===== config.mk =====
export PLATFORM = sky130hd
export DESIGN_NAME = matrix_ls_sequencer
export DESIGN_NICKNAME = d
export VERILOG_FILES = /design/src/rtl/matrix_ls_sequencer.sv
export SDC_FILE = /design/constraint.sdc
export NUM_CORES = 1
export LEC_CHECK = 0
export ABC_AREA = 1
export CORE_AREA = 2 2 147 149
export CTS_CLUSTER_SIZE = 14
export DETAILED_ROUTE_END_ITERATION = 7
export DIE_AREA = 0 0 149 151
export PLACE_DENSITY = 0.7
export SYNTH_ARGS = -nofsm -noshare
export SYNTH_HDL_FRONTEND = slang
export SYNTH_SLANG_ARGS = --single-unit

===== constraint.sdc =====
create_clock -name CLK -period 2.89 [get_ports CLK]
set_clock_uncertainty 0.15 [all_clocks]
set_input_delay 0.4335 -clock CLK [delete_from_list [all_inputs] [get_ports CLK]]
set_output_delay 0.4335 -clock CLK [all_outputs]
set_load 0.02 [all_outputs]
File: src/rtl/peak_search_reader_pkg.sv
// Shared types and compare helpers for the
// ping-pong RAM B-port reader family.
package peak_search_reader_pkg;

  typedef enum logic [2:0] {
    S_IDLE  = 3'd0,
    S_READ  = 3'd1,
    S_DRAIN = 3'd2,
    S_DONE  = 3'd3,
    S_GUARD = 3'd4
  } state_t;

  localparam int CMP_W = 65;

  typedef logic signed [CMP_W-1:0] cmp_t;

  // Widen a w-bit sample so one signed compare covers both modes.
  function automatic cmp_t widen(
    input logic [63:0] v,
    input int unsigned w,
    input logic        sgn
  );
    cmp_t r;
    logic neg;
    neg = sgn && v[6'(w - 1)];
    r = {1'b0, v};
    for (int i = 0; i < CMP_W; i++)
      if (neg && i >= int'(w)) r[i] = 1'b1;
    return r;
  endfunction

  // Strict better-than: greater in max mode, smaller in min mode.
  function automatic logic better(
    input logic [63:0] x,
    input logic [63:0] y,
    input int unsigned w,
    input logic        sgn,
    input logic        find_min
  );
    cmp_t xe;
    cmp_t ye;
    xe = widen(x, w, sgn);
    ye = widen(y, w, sgn);
    return find_min ? (xe < ye) : (xe > ye);
  endfunction

endpackage

File: src/rtl/peak_search_reader_tracker.sv
// Best / second-best tracker with addresses.
// Results include the sample presented this cycle.
module peak_tracker
  import peak_search_reader_pkg::*;
#(
  parameter int DATA_W = 8,
  parameter int ADDR_W = 7,
  parameter bit SIGNED = 1'b0
) (
  input  logic              clk_in,
  input  logic              rst,
  input  logic              clear,
  input  logic              valid,
  input  logic [DATA_W-1:0] data,
  input  logic [ADDR_W-1:0] addr,
  input  logic              find_min,
  output logic [DATA_W-1:0] best_data,
  output logic [ADDR_W-1:0] best_addr,
  output logic [DATA_W-1:0] second_data,
  output logic [ADDR_W-1:0] second_addr
);

  logic              hb_q, hs_q;
  logic [DATA_W-1:0] bd_q, sd_q;
  logic [ADDR_W-1:0] ba_q, sa_q;

  logic              hb_n, hs_n;
  logic [DATA_W-1:0] bd_n, sd_n;
  logic [ADDR_W-1:0] ba_n, sa_n;

  logic beats_best, beats_sec;

  assign beats_best = better(64'(data), 64'(bd_q),
                             DATA_W, SIGNED, find_min);
  assign beats_sec  = better(64'(data), 64'(sd_q),
                             DATA_W, SIGNED, find_min);

  // Update rule: new best demotes old best; else maybe fill second.
  always_comb begin
    hb_n = hb_q;
    hs_n = hs_q;
    bd_n = bd_q;
    ba_n = ba_q;
    sd_n = sd_q;
    sa_n = sa_q;
    if (valid) begin
      if (!hb_q) begin
        hb_n = 1'b1;
        bd_n = data;
        ba_n = addr;
      end else if (beats_best) begin
        hs_n = 1'b1;
        sd_n = bd_q;
        sa_n = ba_q;
        bd_n = data;
        ba_n = addr;
      end else if (!hs_q || beats_sec) begin
        hs_n = 1'b1;
        sd_n = data;
        sa_n = addr;
      end
    end
  end

  // Tracker registers, emptied at scan start.
  always_ff @(posedge clk_in) begin
    if (rst || clear) begin
      hb_q <= 1'b0;
      hs_q <= 1'b0;
      bd_q <= '0;
      ba_q <= '0;
      sd_q <= '0;
      sa_q <= '0;
    end else begin
      hb_q <= hb_n;
      hs_q <= hs_n;
      bd_q <= bd_n;
      ba_q <= ba_n;
      sd_q <= sd_n;
      sa_q <= sa_n;
    end
  end

  assign best_data   = bd_n;
  assign best_addr   = ba_n;
  assign second_data = sd_n;
  assign second_addr = sa_n;

endmodule
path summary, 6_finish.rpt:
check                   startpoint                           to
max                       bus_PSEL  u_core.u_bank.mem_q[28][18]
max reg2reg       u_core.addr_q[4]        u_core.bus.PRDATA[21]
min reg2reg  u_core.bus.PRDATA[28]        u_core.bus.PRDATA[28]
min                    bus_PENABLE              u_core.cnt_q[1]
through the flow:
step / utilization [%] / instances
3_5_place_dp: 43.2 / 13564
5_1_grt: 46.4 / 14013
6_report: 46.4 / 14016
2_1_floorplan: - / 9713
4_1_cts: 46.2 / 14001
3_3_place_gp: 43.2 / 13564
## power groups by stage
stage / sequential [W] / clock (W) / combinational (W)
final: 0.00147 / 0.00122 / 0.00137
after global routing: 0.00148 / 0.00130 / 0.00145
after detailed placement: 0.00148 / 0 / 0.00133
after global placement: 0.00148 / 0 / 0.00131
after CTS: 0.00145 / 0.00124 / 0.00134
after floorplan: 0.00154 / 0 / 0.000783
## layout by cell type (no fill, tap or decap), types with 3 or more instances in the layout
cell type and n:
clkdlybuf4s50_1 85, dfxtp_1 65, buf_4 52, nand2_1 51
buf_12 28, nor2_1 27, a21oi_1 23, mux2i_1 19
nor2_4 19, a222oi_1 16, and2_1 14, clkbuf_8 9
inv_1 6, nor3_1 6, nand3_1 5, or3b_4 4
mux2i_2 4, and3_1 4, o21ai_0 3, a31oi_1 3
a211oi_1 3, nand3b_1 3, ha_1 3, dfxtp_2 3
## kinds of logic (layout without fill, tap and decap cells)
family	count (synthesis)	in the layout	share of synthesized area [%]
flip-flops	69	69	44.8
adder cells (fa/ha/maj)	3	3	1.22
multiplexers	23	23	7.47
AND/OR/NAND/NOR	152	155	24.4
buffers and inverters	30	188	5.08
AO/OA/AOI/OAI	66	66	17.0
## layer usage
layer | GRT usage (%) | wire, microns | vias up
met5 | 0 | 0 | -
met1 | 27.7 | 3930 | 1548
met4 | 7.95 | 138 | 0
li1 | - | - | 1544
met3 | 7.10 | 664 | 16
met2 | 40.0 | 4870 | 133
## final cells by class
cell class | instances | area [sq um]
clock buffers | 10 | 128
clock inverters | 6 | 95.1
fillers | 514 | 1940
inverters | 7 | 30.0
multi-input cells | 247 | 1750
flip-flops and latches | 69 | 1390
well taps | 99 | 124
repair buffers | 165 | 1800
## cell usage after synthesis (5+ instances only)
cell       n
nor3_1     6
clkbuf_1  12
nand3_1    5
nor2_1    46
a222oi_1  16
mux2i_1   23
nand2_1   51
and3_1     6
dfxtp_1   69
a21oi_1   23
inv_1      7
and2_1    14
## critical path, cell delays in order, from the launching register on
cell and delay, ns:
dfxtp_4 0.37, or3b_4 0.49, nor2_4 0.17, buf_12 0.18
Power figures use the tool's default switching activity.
File: src/rtl/vc_fifo_pkg.sv
// Constants shared by the VC demux, the per-VC FIFOs and the downstream arbiter.
// Also provides the width helper used to size pointers and occupancy counters.
package vc_fifo_pkg;

  localparam int BW_DEF    = 6;
  localparam int VC_BIT    = 5;
  localparam int DEPTH_DEF = 4;

  // Ceiling log2 that returns at least 1, so a pointer always has a bit.
  function automatic int clog2(input int value);
    int r;
    r = 0;
    while ((1 << r) < value) r++;
    if (r == 0) r = 1;
    return r;
  endfunction

endpackage

File: src/rtl/vc_fifo_if.sv
// Handshake bundle between one VC demux output, its FIFO and the arbiter.
// The err_clr line exists only when VC_FIFO_ERR_CLR_EN is defined.
interface vc_fifo_if
  import vc_fifo_pkg::*;
#(
  parameter int BW    = BW_DEF,
  parameter int DEPTH = DEPTH_DEF
) ();

  localparam int CW = clog2(DEPTH) + 1;

  logic          push;
  logic [BW-1:0] data_in;
  logic          pop;
  logic [BW-1:0] data_out;
  logic          valid_out;
  logic          full;
  logic          empty;
  logic          almost_full;
  logic          almost_empty;
  logic [CW-1:0] count;
  logic          error;
`ifdef VC_FIFO_ERR_CLR_EN
  logic          err_clr;
`endif

  modport master (
    output push, data_in, pop,
`ifdef VC_FIFO_ERR_CLR_EN
    output err_clr,
`endif
    input  data_out, valid_out, full, empty, almost_full, almost_empty, count, error
  );

  modport slave (
    input  push, data_in, pop,
`ifdef VC_FIFO_ERR_CLR_EN
    input  err_clr,
`endif
    output data_out, valid_out, full, empty, almost_full, almost_empty, count, error
  );

endinterface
◇ ◇ ◇ ◇ ◇ ◇ ◇
Using only the entries above, output the line with "3_3_place_gp: 43.2 / 13564", the line with "synthesized area [%]", and all lines between them, exactly as they stand.

3_3_place_gp: 43.2 / 13564
## power groups by stage
stage / sequential [W] / clock (W) / combinational (W)
final: 0.00147 / 0.00122 / 0.00137
after global routing: 0.00148 / 0.00130 / 0.00145
after detailed placement: 0.00148 / 0 / 0.00133
after global placement: 0.00148 / 0 / 0.00131
after CTS: 0.00145 / 0.00124 / 0.00134
after floorplan: 0.00154 / 0 / 0.000783
## layout by cell type (no fill, tap or decap), types with 3 or more instances in the layout
cell type and n:
clkdlybuf4s50_1 85, dfxtp_1 65, buf_4 52, nand2_1 51
buf_12 28, nor2_1 27, a21oi_1 23, mux2i_1 19
nor2_4 19, a222oi_1 16, and2_1 14, clkbuf_8 9
inv_1 6, nor3_1 6, nand3_1 5, or3b_4 4
mux2i_2 4, and3_1 4, o21ai_0 3, a31oi_1 3
a211oi_1 3, nand3b_1 3, ha_1 3, dfxtp_2 3
## kinds of logic (layout without fill, tap and decap cells)
family	count (synthesis)	in the layout	share of synthesized area [%]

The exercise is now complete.